| Assigned task |
When you respond, restate each record exactly as it is given.

━━━ Stored data ━━━

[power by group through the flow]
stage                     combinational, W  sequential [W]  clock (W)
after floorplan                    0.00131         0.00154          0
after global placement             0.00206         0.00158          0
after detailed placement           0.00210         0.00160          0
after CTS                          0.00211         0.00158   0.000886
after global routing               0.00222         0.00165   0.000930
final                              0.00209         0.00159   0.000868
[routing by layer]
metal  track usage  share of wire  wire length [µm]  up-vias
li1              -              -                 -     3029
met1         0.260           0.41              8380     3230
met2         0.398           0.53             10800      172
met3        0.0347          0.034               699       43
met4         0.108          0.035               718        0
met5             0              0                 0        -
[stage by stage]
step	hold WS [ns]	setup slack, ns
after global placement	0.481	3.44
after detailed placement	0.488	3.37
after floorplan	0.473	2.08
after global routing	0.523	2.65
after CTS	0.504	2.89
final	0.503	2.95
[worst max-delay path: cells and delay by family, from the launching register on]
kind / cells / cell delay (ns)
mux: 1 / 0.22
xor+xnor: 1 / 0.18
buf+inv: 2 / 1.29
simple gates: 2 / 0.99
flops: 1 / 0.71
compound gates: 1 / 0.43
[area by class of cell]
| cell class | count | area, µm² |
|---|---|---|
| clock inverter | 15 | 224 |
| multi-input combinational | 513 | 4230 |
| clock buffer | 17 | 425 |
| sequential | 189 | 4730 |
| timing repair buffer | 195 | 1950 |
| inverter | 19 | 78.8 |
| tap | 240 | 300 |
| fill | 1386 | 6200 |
$ cat src/rtl/trit_divmod3.sv
// Combinational split of a byte into quotient and remainder by 3 (one base-3 digit).
// Zero latency, no flow control; multiply-by-171 >> 9 is exact for inputs below 512.
module trit_divmod3
    import ternary_pkg::*;
(
    input  logic [7:0] r_i,
    output logic [7:0] quot_o,
    output trit_t      rem_o
);

    assign quot_o = 8'(({8'd0, r_i} * 16'd171) >> 9);
    assign rem_o  = 2'(r_i - 8'(quot_o * 8'd3));

endmodule
[config.mk]
export PLATFORM = sky130hd
export DESIGN_NAME = fir_feed_ctrl
export DESIGN_NICKNAME = d
export VERILOG_FILES = /design/src/rtl/fir_feed_ctrl_pkg.sv /design/src/rtl/fir_feed_ctrl_fifo.sv /design/src/rtl/fir_feed_ctrl.sv
export SDC_FILE = /design/constraint.sdc
export NUM_CORES = 1
export LEC_CHECK = 0
export ABC_AREA = 1
export ABC_CLOCK_PERIOD_IN_PS = 5100
export BUFFER_PORTS_ARGS = -buffer_cell sky130_fd_sc_hd__buf_2
export CAP_MARGIN = 40
export CORE_MARGIN = 3
export CORE_UTILIZATION = 60
export DETAILED_ROUTE_END_ITERATION = 8
export PLACE_DENSITY = 0.84
export SYNTH_ARGS = -nofsm -noshare
export SYNTH_HDL_FRONTEND = slang
export SYNTH_SLANG_ARGS = --single-unit
[constraint.sdc]
create_clock -name clk -period 5.1 [get_ports clk]
set_input_delay 0.765 -clock clk [delete_from_list [all_inputs] [get_ports clk]]
set_output_delay 0.765 -clock clk [all_outputs]
set_load 0.005 [all_outputs]
**config.mk**
```make
export PLATFORM = sky130hd
export DESIGN_NAME = axi_lite_slave_waitstate_flat
export DESIGN_NICKNAME = d
export VERILOG_FILES = /design/src/rtl/axi_lite_slave_waitstate_if.sv /design/src/rtl/axi_lite_slave_waitstate.sv /design/src/flat_wrapper.sv
export SDC_FILE = /design/constraint.sdc
export NUM_CORES = 1
export LEC_CHECK = 0
export BUFFER_PORTS_ARGS = -buffer_cell sky130_fd_sc_hd__buf_2
export CAP_MARGIN = 20
export CORE_MARGIN = 2
export CORE_UTILIZATION = 39
export DETAILED_ROUTE_END_ITERATION = 7
export HOLD_SLACK_MARGIN = 0.08
export MAX_ROUTING_LAYER = met4
export PLACE_DENSITY = 0.81
export SKIP_CTS_REPAIR_TIMING = 1
export SYNTH_ARGS = -nofsm -noshare
export SYNTH_HDL_FRONTEND = slang
export SYNTH_SLANG_ARGS = --single-unit
```
**constraint.sdc**
```tcl
create_clock -name aclk -period 1.6 [get_ports aclk]
set_input_delay 0.32 -clock aclk [delete_from_list [all_inputs] [get_ports aclk]]
set_output_delay 0.32 -clock aclk [all_outputs]
set_load 0.02 [all_outputs]
```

━━━

| Exercise output |
[power by group through the flow]
stage                     combinational, W  sequential [W]  clock (W)
after floorplan                    0.00131         0.00154          0
after global placement             0.00206         0.00158          0
after detailed placement           0.00210         0.00160          0
after CTS                          0.00211         0.00158   0.000886
after global routing               0.00222         0.00165   0.000930
final                              0.00209         0.00159   0.000868
[routing by layer]
metal  track usage  share of wire  wire length [µm]  up-vias
li1              -              -                 -     3029
met1         0.260           0.41              8380     3230
met2         0.398           0.53             10800      172
met3        0.0347          0.034               699       43
met4         0.108          0.035               718        0
met5             0              0                 0        -
[stage by stage]
step	hold WS [ns]	setup slack, ns
after global placement	0.481	3.44
after detailed placement	0.488	3.37
after floorplan	0.473	2.08
after global routing	0.523	2.65
after CTS	0.504	2.89
final	0.503	2.95
[worst max-delay path: cells and delay by family, from the launching register on]
kind / cells / cell delay (ns)
mux: 1 / 0.22
xor+xnor: 1 / 0.18
buf+inv: 2 / 1.29
simple gates: 2 / 0.99
flops: 1 / 0.71
compound gates: 1 / 0.43
[area by class of cell]
| cell class | count | area, µm² |
|---|---|---|
| clock inverter | 15 | 224 |
| multi-input combinational | 513 | 4230 |
| clock buffer | 17 | 425 |
| sequential | 189 | 4730 |
| timing repair buffer | 195 | 1950 |
| inverter | 19 | 78.8 |
| tap | 240 | 300 |
| fill | 1386 | 6200 |
$ cat src/rtl/trit_divmod3.sv
// Combinational split of a byte into quotient and remainder by 3 (one base-3 digit).
// Zero latency, no flow control; multiply-by-171 >> 9 is exact for inputs below 512.
module trit_divmod3
    import ternary_pkg::*;
(
    input  logic [7:0] r_i,
    output logic [7:0] quot_o,
    output trit_t      rem_o
);

    assign quot_o = 8'(({8'd0, r_i} * 16'd171) >> 9);
    assign rem_o  = 2'(r_i - 8'(quot_o * 8'd3));

endmodule
[config.mk]
export PLATFORM = sky130hd
export DESIGN_NAME = fir_feed_ctrl
export DESIGN_NICKNAME = d
export VERILOG_FILES = /design/src/rtl/fir_feed_ctrl_pkg.sv /design/src/rtl/fir_feed_ctrl_fifo.sv /design/src/rtl/fir_feed_ctrl.sv
export SDC_FILE = /design/constraint.sdc
export NUM_CORES = 1
export LEC_CHECK = 0
export ABC_AREA = 1
export ABC_CLOCK_PERIOD_IN_PS = 5100
export BUFFER_PORTS_ARGS = -buffer_cell sky130_fd_sc_hd__buf_2
export CAP_MARGIN = 40
export CORE_MARGIN = 3
export CORE_UTILIZATION = 60
export DETAILED_ROUTE_END_ITERATION = 8
export PLACE_DENSITY = 0.84
export SYNTH_ARGS = -nofsm -noshare
export SYNTH_HDL_FRONTEND = slang
export SYNTH_SLANG_ARGS = --single-unit
[constraint.sdc]
create_clock -name clk -period 5.1 [get_ports clk]
set_input_delay 0.765 -clock clk [delete_from_list [all_inputs] [get_ports clk]]
set_output_delay 0.765 -clock clk [all_outputs]
set_load 0.005 [all_outputs]
**config.mk**
```make
export PLATFORM = sky130hd
export DESIGN_NAME = axi_lite_slave_waitstate_flat
export DESIGN_NICKNAME = d
export VERILOG_FILES = /design/src/rtl/axi_lite_slave_waitstate_if.sv /design/src/rtl/axi_lite_slave_waitstate.sv /design/src/flat_wrapper.sv
export SDC_FILE = /design/constraint.sdc
export NUM_CORES = 1
export LEC_CHECK = 0
export BUFFER_PORTS_ARGS = -buffer_cell sky130_fd_sc_hd__buf_2
export CAP_MARGIN = 20
export CORE_MARGIN = 2
export CORE_UTILIZATION = 39
export DETAILED_ROUTE_END_ITERATION = 7
export HOLD_SLACK_MARGIN = 0.08
export MAX_ROUTING_LAYER = met4
export PLACE_DENSITY = 0.81
export SKIP_CTS_REPAIR_TIMING = 1
export SYNTH_ARGS = -nofsm -noshare
export SYNTH_HDL_FRONTEND = slang
export SYNTH_SLANG_ARGS = --single-unit
```
**constraint.sdc**
```tcl
create_clock -name aclk -period 1.6 [get_ports aclk]
set_input_delay 0.32 -clock aclk [delete_from_list [all_inputs] [get_ports aclk]]
set_output_delay 0.32 -clock aclk [all_outputs]
set_load 0.02 [all_outputs]
```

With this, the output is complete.